··· RECORDS PROVIDED ···
From an optimization exercise on the open Yosys and OpenROAD flow, aimed at small area; shortcuts taken in it are not production practice. The RTL was checked by simulation tests, not by an equivalence proof against the original design. Power and IR drop assume default switching activity.

before:
==> flow/design.v <==
module elo_frame_decoder (
    input  wire        clk,
    input  wire        rst,                 
    input  wire        cfg_edge_triggered,  
    input  wire        in_valid,
    input  wire [7:0]  in_data,
    output wire        evt_valid,
    output wire        evt_touch,
    output wire [15:0] evt_x,
    output wire [15:0] evt_y,
    output wire [15:0] evt_z,
    output wire [7:0]  evt_status,
    output wire [1:0]  diag_kind,
    output wire [7:0]  diag_expected,
    output wire [7:0]  diag_received
);
    reg [3:0]  cnt;          
    reg [55:0] sh_n;         
    reg        type_ok;      
    reg [7:0]  nacc;         
    reg        arm;          
    reg        val;          
    wire [7:0] acc = ~nacc;
    wire is_idle  = (cnt == 4'd0);
    wire is_final = (cnt == 4'd9);
    wire step     = !rst && in_valid;
    wire is_lead  = (in_data == 8'h55);
    wire chk_ok   = (in_data == acc);
    wire [7:0] st_n = sh_n[55:48];
    wire       touch = ~(st_n[0] & st_n[1]);
    wire op_desync  = step && is_idle && !is_lead;
    wire op_final   = step && is_final;
    wire op_chkfail = op_final && !chk_ok;
    wire op_emit    = op_final && chk_ok && type_ok && !(arm && (touch == val));
    assign evt_valid     = op_emit;
    assign evt_touch     = op_emit & touch;
    assign evt_status    = {8{op_emit}} & ~st_n;
    assign evt_x         = {16{op_emit}} & ~{sh_n[39:32], sh_n[47:40]};
    assign evt_y         = {16{op_emit}} & ~{sh_n[23:16], sh_n[31:24]};
    assign evt_z         = {16{op_emit}} & ~{sh_n[7:0],   sh_n[15:8]};
    assign diag_kind     = {op_chkfail, op_desync};
    assign diag_expected = ({8{op_chkfail}} & acc) | ({8{op_desync}} & 8'h55);
    assign diag_received = {8{op_chkfail | op_desync}} & in_data;
    always @(posedge clk) begin
        if (in_valid)
            sh_n <= {sh_n[47:0], ~in_data};
    end
    always @(posedge clk) begin
        if (is_idle)
            nacc <= 8'h00;
        else if (in_valid)
            nacc <= ~(acc + in_data);
    end
    always @(posedge clk) begin
        if (in_valid && cnt == 4'd1)
            type_ok <= (in_data == 8'h54);
    end
    reg [3:0] cnt_inc;       
    always @(*) begin
        case (cnt)
            4'd0: cnt_inc = 4'd1;
            4'd1: cnt_inc = 4'd2;
            4'd2: cnt_inc = 4'd3;
            4'd3: cnt_inc = 4'd4;
            4'd4: cnt_inc = 4'd5;
            4'd5: cnt_inc = 4'd6;
            4'd6: cnt_inc = 4'd7;
            4'd7: cnt_inc = 4'd8;
            4'd8: cnt_inc = 4'd9;
            4'd9: cnt_inc = 4'd0;
            default: cnt_inc = 4'd0;
        endcase
    end
    always @(posedge clk) begin
        if (rst) begin
            cnt <= 4'd0;
            arm <= 1'b0;
            val <= cfg_edge_triggered;
        end else begin
            if (in_valid) begin
                if (!is_idle || is_lead)
                    cnt <= cnt_inc;
            end
            if (op_emit) begin
                arm <= arm | val;
                val <= (arm | val) & touch;
            end
        end
    end
endmodule
clock: 10.0 ns
lec_check: 0
cap_margin: 20
core_margin: 2
core_utilization: 40
place_density: 0.6
slew_margin: 20
standard.sh (not shown) runs the stock make flow with config.mk's settings and CLKGATE_MAP_FILE= SYNTH_SCRIPT=/design/flow/synth_recipe.tcl, a recipe that flattens the netlist after the stock synthesis.
==> flow/flow/run.sh <==
#!/bin/bash
# Own layout flow: the standard synthesis, its combinational logic re-mapped
# for area (flip-flops untouched, proved equivalent), then the standard ORFS
# layout with the settings in flow/layout.args.
set -euo pipefail
W=$PWD
R=$W/orfs/results/$FLOW_PLATFORM/elo_frame_decoder/base
YOSYS=$FLOW_HOME/../tools/install/yosys/bin/yosys
export LIBERTY=$FLOW_HOME/platforms/$FLOW_PLATFORM/lib/sky130_fd_sc_hd__tt_025C_1v80.lib
export TOP=$FLOW_TOP

bash standard.sh synth > $W/log_1_std_synth.log 2>&1
cp $R/1_2_yosys.v $W/std_1_2_yosys.v

# re-map with each ABC script in flow/, keep the smallest proven netlist
best=$W/std_1_2_yosys.v
best_area=$(sed -n "s/.*Chip area for module.*: //p" $W/orfs/reports/$FLOW_PLATFORM/elo_frame_decoder/base/synth_stat.txt | tail -1)
best_area=${best_area:-1000000000}
echo "standard synthesis: $best_area" > $W/resynth_summary.txt
for s in $W/flow/area*.abc; do
  n=$(basename $s .abc)
  if NETLIST_IN=$W/std_1_2_yosys.v NETLIST_OUT=$W/resynth_$n.v ABC_SCRIPT=$s \
       $YOSYS -c $W/flow/resynth.tcl > $W/log_2_resynth_$n.log 2>&1 &&
     GOLD=$W/std_1_2_yosys.v GATE=$W/resynth_$n.v \
       $YOSYS -c $W/flow/eqcheck.tcl > $W/log_2_eqcheck_$n.log 2>&1; then
    a=$(sed -n 's/.*Chip area for module.*: //p' $W/log_2_resynth_$n.log | tail -1)
    echo "$n: $a (proved)" >> $W/resynth_summary.txt
    if awk -v a="$a" -v b="$best_area" 'BEGIN{exit !(a < b)}'; then
      best=$W/resynth_$n.v; best_area=$a
    fi
  else
    echo "$n: failed" >> $W/resynth_summary.txt
  fi
done
echo "using $best" >> $W/resynth_summary.txt

cp $best $R/1_2_yosys.v
rm -f $R/1_synth.odb $R/1_synth.sdc
bash standard.sh synth > $W/log_3_synth_odb.log 2>&1
# extra make settings for the layout, one per line
mapfile -t EXTRA < <(grep -v '^#' $W/flow/layout.args | sed '/^$/d')
bash standard.sh "${EXTRA[@]}" finish > $W/log_4_finish.log 2>&1
Other scripts of this flow, unchanged in this note and not shown: flow/flow/area1.abc, flow/flow/area2.abc, flow/flow/area3.abc, flow/flow/eqcheck.tcl, flow/flow/layout.args, flow/flow/resynth.tcl
> inputs changed (before -> after)
==> flow/design.v <==
module elo_frame_decoder (
    input  wire        clk,
    input  wire        rst,                 
    input  wire        cfg_edge_triggered,  
    input  wire        in_valid,
    input  wire [7:0]  in_data,
    output wire        evt_valid,
    output wire        evt_touch,
    output wire [15:0] evt_x,
    output wire [15:0] evt_y,
    output wire [15:0] evt_z,
    output wire [7:0]  evt_status,
    output wire [1:0]  diag_kind,
    output wire [7:0]  diag_expected,
    output wire [7:0]  diag_received
);
    reg [3:0]  cnt;          
    reg [55:0] sh_n;         
    reg        type_ok;      
    reg [7:0]  nacc;         
    reg        arm;          
    reg        val;          
    wire [7:0] inb = ~(in_data & {8{in_valid}});
    wire [7:0] in_g = ~inb;
    wire is_idle  = (cnt == 4'd0);
    wire is_final = cnt[3] & cnt[0];           
    wire is_one   = (cnt == 4'd1);
    wire step     = !rst && in_valid;
    wire hi7      = (in_data[7:1] == 7'b0101010);
    wire is_lead  = hi7 & in_data[0];
    wire [7:0] x  = nacc ^ in_g;               
    wire       chk_ok = &x;                    
    wire [7:0] sum = ~nacc + in_g;
    wire [7:0] st_n = sh_n[55:48];
    wire       touch = ~(st_n[0] & st_n[1]);
    wire op_desync  = step && is_idle && !is_lead;
    wire op_final   = step && is_final;
    wire op_chkfail = op_final && !chk_ok;
    wire op_emit    = op_final && chk_ok && type_ok && !(arm && (touch == val));
    wire op_diag    = op_desync | op_chkfail;
    assign evt_valid     = op_emit;
    assign evt_touch     = op_emit & touch;
    assign evt_status    = {8{op_emit}} & ~st_n;
    assign evt_x         = {16{op_emit}} & ~{sh_n[39:32], sh_n[47:40]};
    assign evt_y         = {16{op_emit}} & ~{sh_n[23:16], sh_n[31:24]};
    assign evt_z         = {16{op_emit}} & ~{sh_n[7:0],   sh_n[15:8]};
    assign diag_kind     = {op_chkfail, op_desync};
    assign diag_expected = ({8{op_chkfail}} & ~nacc) | ({8{op_desync}} & 8'h55);
    assign diag_received = {8{op_diag}} & in_g;
    always @(posedge clk) begin
        if (in_valid)
            sh_n <= {sh_n[47:0], inb};
    end
    always @(posedge clk) begin
        nacc <= is_idle ? 8'h00 : ~sum;
    end
    always @(posedge clk) begin
        if (in_valid && is_one)
            type_ok <= hi7 & ~in_data[0];
    end
    always @(posedge clk) begin
        if (rst) begin
            cnt <= 4'd0;
            arm <= 1'b0;
            val <= cfg_edge_triggered;
        end else begin
            if (in_valid) begin
                if (is_idle)
                    cnt <= {3'd0, is_lead};
                else if (is_final)
                    cnt <= 4'd0;
                else
                    cnt <= cnt + 4'd1;
            end
            if (op_emit) begin
                arm <= arm | val;
                val <= (arm | val) & touch;
            end
        end
    end
endmodule
## What came out
- Cell area for after: 2.8% down relative to before
- Against before, after comes in 0.10 ns higher on smallest setup slack after layout.
- Lower clock period minus worst slack was reported by after, not before.
- after vs before — power density over the cells climbed by a few percent
- Diff before -> after: power in combinational cells shows an increase of about 2%, met3 wire length shows a reduction of 1.6%.

[what the ideal ports hide]
The flow's constraints put no driver on any port. The routed layouts listed below were extracted and timed again, unchanged, in two steps. Step 1: set_driving_cell puts a clkbuf_16 on clk and a buf_2 on each other input, an assumption about the parent block. Step 2 times the ports against the registers' clock, not the clock port: input delays grow and output delays shrink by t, the midpoint of the rising clock arrivals with the driver on. a / b / c = ideal ports / drivers / drivers and shift; a / b = the first two.
| run | t (ns) | setup slack, ns | worst hold slack (ns) | cell pins on the clock port's net |
|---|---|---|---|---|
| before | 0.401 | 2.773 / 2.752 / 2.752 | 0.435 / 0.435 / 0.435 | 1 |
| after | 0.408 | 2.877 / 2.848 / 2.848 | 0.419 / 0.419 / 0.419 | 1 |
After both steps setup and hold are still met in every run listed. For after, which loses most, drivers alone change the setup slack by -0.029 ns; drivers and shift together by -0.029 ns.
···
WHAT YOU WILL DO
Track down every line in the entries that includes the string "else", and copy it.

EXERCISE OUTPUT
        else if (in_valid)
        end else begin
  else
        end else begin
                else if (is_final)
                else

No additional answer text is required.